Each time, the call is made with the `next_token`, the next batch of results is returned.
The fields returned are:
  * `estimated_distance_from_head` This value does not always appear, when it does, it is the number of tasks on the done list, beyond the end of the current data set.
  * `changes` A list of records of items which have changed. This may contain more data about the item and change in the future.
  * `next_token` The token which, when used on a subsequent call will return the batch of changes following the ones given in the `changes` list.
  * `do_sleep_before_returning` A boolean which advises the caller to either take a break before the next call to the endpoint (because this data is very near the most recent possible), or if there is still much more change data to be consumed after this batch.

The api supports two other starting modes.

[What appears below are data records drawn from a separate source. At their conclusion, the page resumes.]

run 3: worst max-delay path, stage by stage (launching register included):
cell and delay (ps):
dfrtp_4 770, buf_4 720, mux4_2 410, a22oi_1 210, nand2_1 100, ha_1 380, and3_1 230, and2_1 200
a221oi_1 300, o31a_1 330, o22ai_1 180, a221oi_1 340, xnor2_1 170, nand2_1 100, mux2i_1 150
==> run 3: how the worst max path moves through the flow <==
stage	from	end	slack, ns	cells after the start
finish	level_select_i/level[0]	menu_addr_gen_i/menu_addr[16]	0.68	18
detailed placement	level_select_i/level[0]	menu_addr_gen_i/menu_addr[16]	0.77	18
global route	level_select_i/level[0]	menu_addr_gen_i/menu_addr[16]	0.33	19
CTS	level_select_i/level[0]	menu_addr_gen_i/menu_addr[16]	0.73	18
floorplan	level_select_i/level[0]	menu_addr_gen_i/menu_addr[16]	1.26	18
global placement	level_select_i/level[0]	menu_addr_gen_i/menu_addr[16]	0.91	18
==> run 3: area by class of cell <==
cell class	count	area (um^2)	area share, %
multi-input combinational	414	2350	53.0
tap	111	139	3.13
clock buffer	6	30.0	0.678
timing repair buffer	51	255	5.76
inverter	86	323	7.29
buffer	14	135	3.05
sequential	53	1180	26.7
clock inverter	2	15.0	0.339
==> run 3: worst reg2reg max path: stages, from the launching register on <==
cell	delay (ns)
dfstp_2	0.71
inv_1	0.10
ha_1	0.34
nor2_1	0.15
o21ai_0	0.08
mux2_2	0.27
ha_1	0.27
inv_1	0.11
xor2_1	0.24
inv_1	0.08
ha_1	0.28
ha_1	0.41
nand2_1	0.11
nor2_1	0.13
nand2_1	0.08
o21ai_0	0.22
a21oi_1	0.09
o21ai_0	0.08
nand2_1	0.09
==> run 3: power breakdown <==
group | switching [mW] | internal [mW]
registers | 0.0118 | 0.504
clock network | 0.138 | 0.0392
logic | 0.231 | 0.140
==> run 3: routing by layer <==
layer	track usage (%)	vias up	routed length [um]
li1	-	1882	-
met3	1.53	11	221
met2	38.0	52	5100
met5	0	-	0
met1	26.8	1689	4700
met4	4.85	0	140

## Starting from a date, see changes made after midnight on that UTC day
```
curl --data-urlencode access="$ACCESS" --data-urlencode secret="$SECRET" \
    --data-urlencode start_date=20170401
    https://be-api.us.archive.org/changes/v1 | jq .

```

Returns:
```javascript
{
  "estimated_distance_from_head": 90828632,
  "do_sleep_before_returning": false,
  "changes": [
    {
      "identifier": "in.ernet.dli.2015.550031"
    },
...
    {
      "identifier": "jamaica-gleaner.com-20160320-230158"
    }
  ],
  "next_token": "eyJmaW5pc2hlZF9tYXJrZXIiOjQ0MTQ1Mjc2Nn0="
}
```

To fetch more results, make a request using the `next_token`, like so:
```
curl --data-urlencode access="$ACCESS" --data-urlencode secret="$SECRET" \
    --data-urlencode token="eyJmaW5pc2hlZF9tYXJrZXIiOjQ0MTQ1Mjc2Nn0=" \
    https://be-api.us.archive.org/changes/v1 | jq .

```

Returns:
```javascript
{
  "estimated_distance_from_head": 90779995,
  "do_sleep_before_returning": false,
  "changes": [
    {
      "identifier": "china.org.cn-20170101-092922"
    },
...
    {
      "identifier": "GurudevQuotes"
    }
  ],
  "next_token": "eyJmaW5pc2hlZF9tYXJrZXIiOjQ0MTUwMjc2Nn0="
}

```

## Starting from nothing, load all the identifiers, then pick up changes

This API supports a cold start mode where all items are dumped out, then changes since the full item dump time are sent.
This is done by setting `start_date` to `0`.

For example:
```
curl --data-urlencode access="$ACCESS" --data-urlencode secret="$SECRET" \
    --data-urlencode start_date=0
    https://be-api.us.archive.org/changes/v1 | jq .

```

Returns:
```javascript
{
  "do_sleep_before_returning": false,
  "changes": [
    {
      "identifier": "0----------"
    },
...
    {
      "identifier": "008MRAnonymous"
    }
  ],
  "next_token": "eyJmaW5pc2hlZF9tYXJrZXIiOiI1MzIyODQzOTAiLCJzY2FuX3N0YXJ0IjoiMDA4TVJBbm9ueW1vdXMifQ=="
}
```

Continuing calls with `token` set to `next_token` will eventually return all changes up until the present.